GenClaw:代碼驅動的智能體圖像生成
GenClaw: Code-Driven Agentic Image Generation
May 28, 2026
作者: Junyan Ye, Jun He, Zilong Huang, Dongzhi Jiang, Xuan Yang, Rui Chen, Weijia Li
cs.AI
摘要
圖像生成模型已從依賴文字條件的像素合成,進化為具備視覺理解與工具調用能力的多模態代理。然而,現有代理仍受制於底層的黑箱圖像模型,其工作流程陷入重複性的提示改寫循環以優化生成結果,缺乏直接操控畫布(canvas)的機制。本質上,大型語言模型(LLM)作為真正「畫筆」以實現精確視覺建構的潛力仍未充分開發。本文提出 GenClaw,一種程式碼驅動的代理式圖像生成範式,賦予代理如人類藝術家般的創作能力:先構思概念,再繪製草圖,最後進行上色。具體而言,代理首先透過搜尋與推理構建概念知識與上下文,接著利用程式碼(如 SVG、HTML、Three.js)呈現可執行的視覺草圖,最後藉由圖像生成模型補充紋理、材質與逼真度。
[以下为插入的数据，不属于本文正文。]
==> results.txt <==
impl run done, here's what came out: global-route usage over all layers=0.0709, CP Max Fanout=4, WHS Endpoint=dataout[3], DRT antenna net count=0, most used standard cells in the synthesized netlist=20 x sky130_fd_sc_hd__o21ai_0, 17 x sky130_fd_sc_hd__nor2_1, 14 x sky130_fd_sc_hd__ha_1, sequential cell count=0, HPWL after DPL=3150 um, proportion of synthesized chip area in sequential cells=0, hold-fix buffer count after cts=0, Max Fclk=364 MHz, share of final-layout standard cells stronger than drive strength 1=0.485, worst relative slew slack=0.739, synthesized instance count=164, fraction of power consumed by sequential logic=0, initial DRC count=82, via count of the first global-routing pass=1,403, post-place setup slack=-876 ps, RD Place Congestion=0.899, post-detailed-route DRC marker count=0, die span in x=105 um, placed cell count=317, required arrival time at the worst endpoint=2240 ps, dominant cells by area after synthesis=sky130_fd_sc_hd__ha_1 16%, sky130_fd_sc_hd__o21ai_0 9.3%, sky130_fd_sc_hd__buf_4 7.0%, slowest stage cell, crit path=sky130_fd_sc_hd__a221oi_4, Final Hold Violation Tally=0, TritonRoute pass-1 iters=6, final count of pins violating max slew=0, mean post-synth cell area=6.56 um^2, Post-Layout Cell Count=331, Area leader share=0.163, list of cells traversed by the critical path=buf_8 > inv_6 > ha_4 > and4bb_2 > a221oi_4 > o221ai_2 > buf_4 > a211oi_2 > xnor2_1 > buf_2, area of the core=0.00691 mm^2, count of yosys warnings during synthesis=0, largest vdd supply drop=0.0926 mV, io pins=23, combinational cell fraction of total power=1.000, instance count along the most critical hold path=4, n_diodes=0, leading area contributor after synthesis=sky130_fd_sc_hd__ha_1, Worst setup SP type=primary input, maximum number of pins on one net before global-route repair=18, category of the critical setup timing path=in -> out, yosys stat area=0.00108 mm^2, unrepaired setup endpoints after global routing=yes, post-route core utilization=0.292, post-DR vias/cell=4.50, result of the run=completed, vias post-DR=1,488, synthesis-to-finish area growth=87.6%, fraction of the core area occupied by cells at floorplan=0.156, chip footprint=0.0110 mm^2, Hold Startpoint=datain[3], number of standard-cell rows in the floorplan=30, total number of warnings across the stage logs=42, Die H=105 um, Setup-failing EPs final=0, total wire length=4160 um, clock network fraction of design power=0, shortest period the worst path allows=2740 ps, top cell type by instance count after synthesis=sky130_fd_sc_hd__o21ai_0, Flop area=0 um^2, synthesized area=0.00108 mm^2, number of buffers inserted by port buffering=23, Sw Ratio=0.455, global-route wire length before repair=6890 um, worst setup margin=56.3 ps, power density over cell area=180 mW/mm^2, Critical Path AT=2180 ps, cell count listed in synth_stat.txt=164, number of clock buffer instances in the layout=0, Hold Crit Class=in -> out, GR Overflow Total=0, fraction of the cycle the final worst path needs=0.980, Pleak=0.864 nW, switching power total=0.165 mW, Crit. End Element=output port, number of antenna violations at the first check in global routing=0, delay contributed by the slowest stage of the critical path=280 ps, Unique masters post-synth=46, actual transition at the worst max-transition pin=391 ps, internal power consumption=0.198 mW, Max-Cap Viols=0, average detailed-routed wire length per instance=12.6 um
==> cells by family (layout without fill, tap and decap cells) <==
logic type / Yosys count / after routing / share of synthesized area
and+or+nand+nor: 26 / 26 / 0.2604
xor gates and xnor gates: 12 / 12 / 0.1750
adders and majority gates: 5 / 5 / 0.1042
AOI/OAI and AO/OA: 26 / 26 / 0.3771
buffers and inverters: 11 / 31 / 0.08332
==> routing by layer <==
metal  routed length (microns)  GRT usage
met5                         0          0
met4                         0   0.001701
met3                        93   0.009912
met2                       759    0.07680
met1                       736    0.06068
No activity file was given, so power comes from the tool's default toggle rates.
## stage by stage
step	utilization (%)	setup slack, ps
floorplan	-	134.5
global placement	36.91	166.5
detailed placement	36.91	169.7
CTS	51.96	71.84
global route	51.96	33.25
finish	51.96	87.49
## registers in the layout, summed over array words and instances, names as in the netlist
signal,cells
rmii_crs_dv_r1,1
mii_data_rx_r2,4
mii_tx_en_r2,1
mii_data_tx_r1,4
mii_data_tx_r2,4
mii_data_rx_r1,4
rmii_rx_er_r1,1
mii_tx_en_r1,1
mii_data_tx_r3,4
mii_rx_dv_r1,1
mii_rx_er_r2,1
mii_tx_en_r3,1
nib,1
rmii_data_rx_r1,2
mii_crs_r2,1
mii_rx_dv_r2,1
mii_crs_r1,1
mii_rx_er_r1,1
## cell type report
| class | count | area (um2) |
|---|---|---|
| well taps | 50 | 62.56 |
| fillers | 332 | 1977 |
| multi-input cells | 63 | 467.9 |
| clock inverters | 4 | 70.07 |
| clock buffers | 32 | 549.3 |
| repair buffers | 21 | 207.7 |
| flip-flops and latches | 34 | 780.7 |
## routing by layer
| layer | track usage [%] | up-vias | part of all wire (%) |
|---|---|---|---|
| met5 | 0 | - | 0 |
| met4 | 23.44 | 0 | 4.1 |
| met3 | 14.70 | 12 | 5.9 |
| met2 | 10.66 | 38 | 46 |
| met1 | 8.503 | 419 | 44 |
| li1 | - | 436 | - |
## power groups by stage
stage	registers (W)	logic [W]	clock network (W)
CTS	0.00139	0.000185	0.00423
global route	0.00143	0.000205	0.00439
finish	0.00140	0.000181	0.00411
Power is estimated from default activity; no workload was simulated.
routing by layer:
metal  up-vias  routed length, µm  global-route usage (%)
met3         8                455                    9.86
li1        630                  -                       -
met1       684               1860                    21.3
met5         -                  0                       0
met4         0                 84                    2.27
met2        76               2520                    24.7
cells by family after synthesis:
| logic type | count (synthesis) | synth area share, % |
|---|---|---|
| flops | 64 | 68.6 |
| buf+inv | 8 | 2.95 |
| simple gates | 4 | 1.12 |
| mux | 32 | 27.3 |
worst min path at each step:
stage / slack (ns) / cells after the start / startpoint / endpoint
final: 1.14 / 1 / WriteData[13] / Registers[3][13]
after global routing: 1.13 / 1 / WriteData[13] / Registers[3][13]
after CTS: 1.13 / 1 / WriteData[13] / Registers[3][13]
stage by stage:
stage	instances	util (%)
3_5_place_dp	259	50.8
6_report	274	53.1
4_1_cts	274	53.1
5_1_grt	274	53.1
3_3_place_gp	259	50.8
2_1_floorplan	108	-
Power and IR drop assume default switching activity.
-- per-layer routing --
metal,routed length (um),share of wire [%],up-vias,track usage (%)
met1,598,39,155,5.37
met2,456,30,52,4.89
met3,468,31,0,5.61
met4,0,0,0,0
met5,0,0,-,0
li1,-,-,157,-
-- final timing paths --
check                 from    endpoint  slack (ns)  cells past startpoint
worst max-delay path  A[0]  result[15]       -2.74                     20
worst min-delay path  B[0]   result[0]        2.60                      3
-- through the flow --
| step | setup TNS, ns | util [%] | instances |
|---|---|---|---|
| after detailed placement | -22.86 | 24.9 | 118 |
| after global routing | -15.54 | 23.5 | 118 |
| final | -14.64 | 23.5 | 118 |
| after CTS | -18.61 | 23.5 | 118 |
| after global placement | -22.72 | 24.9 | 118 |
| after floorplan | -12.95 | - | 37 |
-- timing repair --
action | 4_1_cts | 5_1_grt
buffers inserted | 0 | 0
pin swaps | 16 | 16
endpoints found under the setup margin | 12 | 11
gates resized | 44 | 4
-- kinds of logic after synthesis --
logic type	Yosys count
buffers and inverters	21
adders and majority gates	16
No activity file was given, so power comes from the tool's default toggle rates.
在此工作流程中,程式碼作為可控的中間畫布,橋接了語言推理與像素合成,將程式邏輯與生成模型的視覺表現力無縫整合。透過將圖像生成從黑箱範式轉變為類似人類真實創作的分階段過程,GenClaw 為高度可控且可解釋的視覺生成系統邁出重要一步。
English
Image generation models have evolved from text-conditioned pixel synthesis toward multimodal agents endowed with visual comprehension and tool invocation capabilities. Yet, existing agents remain at the mercy of underlying black-box image models. Their workflow is trapped in a repetitive cycle of prompt rewriting for generation refinement, leaving them with no mechanism to directly manipulate the canvas. In essence, the potential of LLMs to serve as a genuine "brush" for precise visual construction remains largely untapped. In this paper, we propose GenClaw, a code-driven agentic image generation paradigm that empowers the agent to create like a human artist: first conceptualizing, then sketching, and finally coloring. Specifically, the agent first constructs the conceptual knowledge and context through search and reasoning. It then utilizes code (e.g., SVG, HTML, Three.js) to render executable visual sketches. Finally, it employs an image generation model to supplement textures, materials, and photorealism. In this workflow, code serves as a controllable intermediate canvas bridging linguistic reasoning and pixel synthesis, seamlessly integrating programmatic logic with the visual expressiveness of generative models. By transforming image generation from a black-box paradigm into a staged process akin to authentic human creation, GenClaw offers a step toward for highly controllable and interpretable visual generation systems.